Some helpful resources:

  • Flakey Test Remedies
  • Tests that regularly fail after 7pm Eastern are probably timezone-related date bugs (Time.now vs. Time.now.utc)
  • Circle CI Insights are somewhat helpful in identifying the worst offenders.

Miscellany

  • There's a wiki page for the Backend Working Group
  • We have a small, informal Ruby Style Guide
  • I have some strong opinions about wikis I want to impart on you:
    • WP:BOLD -- The Caseflow wiki (not to mention Google Docs used in meetings) is meant to be a living document, not authoritative documentation. It's not just OK to edit it; it's welcomed!
    • The wiki shouldn't just cover deep technical workings; pages should start with a basic overview. Before explaining how we distribute CAVC Remands, we try to answer "What is a CAVC remand?" Often, wiki page authors are the developers who want to jot down technical notes for others and the more basic overview gets missed. Y'all are likely in a great place to help fix this.
    • Wiki pages should link to other wiki pages when possible.

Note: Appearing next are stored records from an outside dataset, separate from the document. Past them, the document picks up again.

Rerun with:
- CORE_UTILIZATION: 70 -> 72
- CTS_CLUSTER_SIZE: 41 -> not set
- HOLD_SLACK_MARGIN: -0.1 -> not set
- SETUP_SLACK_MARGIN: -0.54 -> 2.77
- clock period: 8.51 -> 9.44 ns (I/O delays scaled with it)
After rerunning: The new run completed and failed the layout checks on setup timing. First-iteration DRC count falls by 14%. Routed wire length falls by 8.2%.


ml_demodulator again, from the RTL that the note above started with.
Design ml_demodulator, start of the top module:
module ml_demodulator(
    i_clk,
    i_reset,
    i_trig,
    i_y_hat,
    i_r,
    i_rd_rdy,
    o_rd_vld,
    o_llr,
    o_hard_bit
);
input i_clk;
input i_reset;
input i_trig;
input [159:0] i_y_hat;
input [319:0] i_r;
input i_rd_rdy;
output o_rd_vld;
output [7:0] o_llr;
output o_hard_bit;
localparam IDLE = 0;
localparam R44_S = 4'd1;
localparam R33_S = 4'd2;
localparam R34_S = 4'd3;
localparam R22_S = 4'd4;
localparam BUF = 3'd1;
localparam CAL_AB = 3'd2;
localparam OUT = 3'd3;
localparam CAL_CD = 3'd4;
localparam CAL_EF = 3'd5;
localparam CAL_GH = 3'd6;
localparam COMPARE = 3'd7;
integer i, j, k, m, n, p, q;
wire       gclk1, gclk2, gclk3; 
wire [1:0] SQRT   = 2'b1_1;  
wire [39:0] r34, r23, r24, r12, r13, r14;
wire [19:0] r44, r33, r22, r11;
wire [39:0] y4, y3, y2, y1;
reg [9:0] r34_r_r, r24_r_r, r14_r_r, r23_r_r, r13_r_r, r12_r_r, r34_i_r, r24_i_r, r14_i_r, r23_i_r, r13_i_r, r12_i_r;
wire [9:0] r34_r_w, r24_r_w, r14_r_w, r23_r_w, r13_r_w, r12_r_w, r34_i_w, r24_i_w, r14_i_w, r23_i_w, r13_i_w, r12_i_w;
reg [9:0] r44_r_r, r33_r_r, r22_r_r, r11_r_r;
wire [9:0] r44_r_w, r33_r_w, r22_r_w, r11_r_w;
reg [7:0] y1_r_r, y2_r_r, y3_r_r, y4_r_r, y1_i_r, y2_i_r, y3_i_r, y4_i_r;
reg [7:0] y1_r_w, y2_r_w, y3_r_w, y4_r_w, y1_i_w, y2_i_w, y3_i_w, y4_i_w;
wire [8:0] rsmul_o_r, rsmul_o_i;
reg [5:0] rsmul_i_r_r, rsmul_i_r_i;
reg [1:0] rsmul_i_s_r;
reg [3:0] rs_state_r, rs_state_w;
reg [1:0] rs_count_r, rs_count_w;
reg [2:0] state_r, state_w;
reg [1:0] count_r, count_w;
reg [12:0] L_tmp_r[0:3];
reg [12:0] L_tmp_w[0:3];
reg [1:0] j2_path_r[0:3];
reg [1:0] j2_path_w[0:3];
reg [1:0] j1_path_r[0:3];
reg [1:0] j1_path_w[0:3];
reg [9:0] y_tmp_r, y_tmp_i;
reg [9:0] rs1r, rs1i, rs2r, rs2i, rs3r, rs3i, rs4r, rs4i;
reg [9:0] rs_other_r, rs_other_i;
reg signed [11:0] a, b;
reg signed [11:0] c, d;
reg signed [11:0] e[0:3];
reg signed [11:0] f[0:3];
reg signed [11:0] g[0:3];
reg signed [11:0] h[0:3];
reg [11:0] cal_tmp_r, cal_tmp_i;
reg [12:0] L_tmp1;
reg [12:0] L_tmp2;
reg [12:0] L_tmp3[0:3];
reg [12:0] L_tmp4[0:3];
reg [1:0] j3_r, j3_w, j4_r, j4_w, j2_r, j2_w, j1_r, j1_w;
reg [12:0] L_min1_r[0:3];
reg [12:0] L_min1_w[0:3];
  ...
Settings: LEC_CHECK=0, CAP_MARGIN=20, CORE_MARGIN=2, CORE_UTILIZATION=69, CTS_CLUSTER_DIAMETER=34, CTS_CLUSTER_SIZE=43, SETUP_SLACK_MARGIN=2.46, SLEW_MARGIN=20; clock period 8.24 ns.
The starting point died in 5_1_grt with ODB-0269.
==> flow/design.v (excerpt) <==
module LASER (
    input CLK,
    input RST,
    input [3:0] X,
    input [3:0] Y,
    output reg [3:0] C1X,
    output reg [3:0] C1Y,
    output reg [3:0] C2X,
    output reg [3:0] C2Y,
    output reg DONE
);
Settings: LEC_CHECK=0, ABC_AREA=1, CAP_MARGIN=20, CORE_MARGIN=2, CORE_UTILIZATION=72, CTS_CLUSTER_SIZE=72, HOLD_SLACK_MARGIN=0.27, PLACE_DENSITY=0.64, SETUP_SLACK_MARGIN=-0.27, SLEW_MARGIN=0; clock period 5.13 ns.
run.sh (not shown) runs the stock make flow with config.mk's settings and CLKGATE_MAP_FILE=.
The starting point produced a layout that fails on setup timing.
Then changed:
--- a/flow/config.mk
+++ b/flow/config.mk
@@ -10,7 +10,4 @@
 export CORE_MARGIN = 2
-export CORE_UTILIZATION = 72
-export CTS_CLUSTER_SIZE = 72
-export HOLD_SLACK_MARGIN = 0.27
-export PLACE_DENSITY = 0.64
-export SETUP_SLACK_MARGIN = -0.27
-export SLEW_MARGIN = 0
+export CORE_UTILIZATION = 68
+export CTS_CLUSTER_SIZE = 98
+export SLEW_MARGIN = 20
==> flow/constraint.sdc (replaced) <==
create_clock -name core_clock -period 7.49 [get_ports {CLK}]
set_input_delay 1.4980 -clock core_clock [delete_from_list [all_inputs] [get_ports {CLK}]]
set_output_delay 1.4980 -clock core_clock [all_outputs]
set_load 0.01 [all_outputs]
Result: With this change the flow completed with no timing, DRC or antenna violations; count of clock-buffer cells in the layout went up by 4; setup slack improved by 1500 ps; wire length went down by about 28%; utilization went down by 15 points; global-route usage went down by 12 points; power went down by about 33%; die area went up by about 6%; synthesized cell count is unchanged; non-clock buffer count went down by 318.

Customs I plan to take with me after Caseflow

  • We make extensive use of Slack, linking to threads from other threads, and generally documenting decisions and weird errors. We can link to Slack threads from documentation and postmortems. There's a lot of knowledge there if you search for it.
  • We put a lot of work into our PRs having a good test plan, background, and, when code is pushed up, comments on why we approached things the way we did. Reviewers will leave commentary, including sometimes just praise / words of encouragement. git blame on a confusing section of code and linking back to the PR will often turn up excellent background on why changes were made.